A flagship mid Wales museum has thrown open its doors after a two year closure which saw it undergo a multi-million pound makeover.
The museum has working machinery which includes warping
The National Woollen Museum at Drefach Felindre in the Teifi Valley re-opened to the public on Wednesday after undergoing a £2m redevelopment programme.
Wool was historically the most widespread and important of Wales' industries in the 19th century.
And Drefach was once at the centre of the Welsh woollen industry, being known as the Huddersfield of Wales.
The National Woollen Museum is based at an authentic working woollen mill which had been in continuous production for a hundred years.
"Both the mill and the village are a heritage site of enormous significance making the museum a special place with a wide ranging and spell-binding story to tell," said the museum's education officer, Llinos Thomas.
The museum will play the lead role in celebrating and telling the story of the Welsh woollen industry with free entry thanks to funding from the Welsh Assembly Government.
"The new-look museum will be a welcome boost for the west Wales tourism industry," added Ms Thomas.
Restoration work includes a glass roofed courtyard, and historic machinery as well as an imaginative interpretation of the collections.

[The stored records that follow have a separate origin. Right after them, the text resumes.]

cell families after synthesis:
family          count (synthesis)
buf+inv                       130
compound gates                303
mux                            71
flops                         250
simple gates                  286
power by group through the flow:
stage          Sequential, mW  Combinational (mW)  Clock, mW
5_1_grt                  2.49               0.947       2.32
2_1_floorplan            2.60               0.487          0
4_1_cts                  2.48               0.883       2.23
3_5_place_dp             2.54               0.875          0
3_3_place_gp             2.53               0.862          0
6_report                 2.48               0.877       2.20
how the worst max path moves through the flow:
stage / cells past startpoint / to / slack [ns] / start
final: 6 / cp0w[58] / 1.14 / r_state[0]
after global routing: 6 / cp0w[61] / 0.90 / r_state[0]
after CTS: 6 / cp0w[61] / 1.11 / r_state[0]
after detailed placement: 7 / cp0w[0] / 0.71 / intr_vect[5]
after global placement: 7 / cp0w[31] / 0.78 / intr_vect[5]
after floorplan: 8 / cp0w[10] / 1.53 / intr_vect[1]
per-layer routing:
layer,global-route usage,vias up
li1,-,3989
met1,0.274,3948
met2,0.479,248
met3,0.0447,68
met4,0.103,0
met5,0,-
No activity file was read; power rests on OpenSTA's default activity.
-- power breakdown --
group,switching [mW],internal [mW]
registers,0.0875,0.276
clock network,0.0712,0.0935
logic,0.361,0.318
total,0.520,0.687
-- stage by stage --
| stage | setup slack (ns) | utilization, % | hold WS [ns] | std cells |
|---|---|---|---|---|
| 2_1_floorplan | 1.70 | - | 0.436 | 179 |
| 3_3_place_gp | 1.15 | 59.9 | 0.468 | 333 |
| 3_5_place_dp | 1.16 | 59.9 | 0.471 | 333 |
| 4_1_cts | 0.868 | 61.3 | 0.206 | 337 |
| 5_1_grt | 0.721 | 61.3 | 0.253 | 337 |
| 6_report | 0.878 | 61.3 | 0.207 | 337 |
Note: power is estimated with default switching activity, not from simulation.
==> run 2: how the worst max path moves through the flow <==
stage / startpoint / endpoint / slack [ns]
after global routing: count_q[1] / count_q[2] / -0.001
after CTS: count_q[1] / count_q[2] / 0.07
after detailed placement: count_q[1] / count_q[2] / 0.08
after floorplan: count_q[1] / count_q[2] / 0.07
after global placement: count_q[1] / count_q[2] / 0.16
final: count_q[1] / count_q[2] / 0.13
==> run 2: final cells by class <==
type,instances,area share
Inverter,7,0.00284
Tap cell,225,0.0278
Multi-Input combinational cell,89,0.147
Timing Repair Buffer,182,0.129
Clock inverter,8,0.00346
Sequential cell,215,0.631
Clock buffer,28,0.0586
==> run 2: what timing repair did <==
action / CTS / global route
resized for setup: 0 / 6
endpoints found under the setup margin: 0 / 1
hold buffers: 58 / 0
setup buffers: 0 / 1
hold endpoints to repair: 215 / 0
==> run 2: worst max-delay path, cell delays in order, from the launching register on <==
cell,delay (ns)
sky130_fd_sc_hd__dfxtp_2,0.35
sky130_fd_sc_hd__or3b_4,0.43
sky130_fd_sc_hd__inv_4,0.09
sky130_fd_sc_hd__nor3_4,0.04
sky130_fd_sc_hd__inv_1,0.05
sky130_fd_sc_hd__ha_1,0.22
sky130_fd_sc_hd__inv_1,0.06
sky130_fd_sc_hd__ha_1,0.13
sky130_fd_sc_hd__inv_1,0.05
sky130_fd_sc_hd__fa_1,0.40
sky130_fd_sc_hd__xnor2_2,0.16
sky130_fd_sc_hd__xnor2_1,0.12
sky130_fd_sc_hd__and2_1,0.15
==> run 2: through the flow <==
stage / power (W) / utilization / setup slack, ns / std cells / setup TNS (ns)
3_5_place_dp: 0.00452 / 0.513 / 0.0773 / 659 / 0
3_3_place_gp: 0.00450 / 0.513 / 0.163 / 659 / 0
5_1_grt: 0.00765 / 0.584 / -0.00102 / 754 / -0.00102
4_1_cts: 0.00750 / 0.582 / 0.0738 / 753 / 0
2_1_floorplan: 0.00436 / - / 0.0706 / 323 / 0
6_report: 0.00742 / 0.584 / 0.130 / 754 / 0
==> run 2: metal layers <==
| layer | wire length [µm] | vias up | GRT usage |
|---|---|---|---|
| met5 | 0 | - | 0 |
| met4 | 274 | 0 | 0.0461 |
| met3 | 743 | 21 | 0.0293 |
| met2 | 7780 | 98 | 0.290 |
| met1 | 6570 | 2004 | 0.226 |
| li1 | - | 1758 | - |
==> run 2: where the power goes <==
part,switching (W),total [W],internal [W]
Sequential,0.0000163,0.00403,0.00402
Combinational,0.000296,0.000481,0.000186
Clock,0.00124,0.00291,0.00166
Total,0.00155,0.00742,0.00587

Aspects of the National Flat Textile Collection which includes blankets and shawls will be displayed for the first time in a new gallery.
A new Research and Collections Centre will be opening later in the year and will include a room dedicated to hands on learning opportunities.
Visitors will also have a unique view of textile production from a raised walkway over the site's commercial woollen mill.
Improved visitor amenities include a new shop and café as well as access and facilities for the disabled.
WAG Culture Minister Alun Pugh said the re-opening of the Woollen Museum would help to help to bring an integral part of Welsh history to a new audience.
The museum's renovation is part of a £40m museum strategy for Wales
"It's important that people are aware of their country's heritage and the re-developed Museum helps to bring this alive in an innovative way that everyone can enjoy, highlighting this important part of our culture," he said.
"I am confident the investment of more than £2 million in the museum will boost the local economy and that the Assembly Government's free entry policy will attract even more people to enjoy this heritage."
The redevelopment of the National Woollen Museum forms an integral part of the National Museum and Galleries of Wales' industrial strategy.
With the support of the Welsh Assembly Government and other funding partners, £40m is being invested in Objective One areas to celebrate the industrial heritage of Wales.
The strategy embraces three existing site-specific museums; the National Woollen Museum, the Welsh Slate Museum at Llanberis and Big Pit, the National Mining Museum of Wales in Blaenavon - as well as the development of a new museum in Swansea.
The National Woollen Museum is open 7 days a week from 1 April to 30 September and 5 days a week from 1 October to 31 March.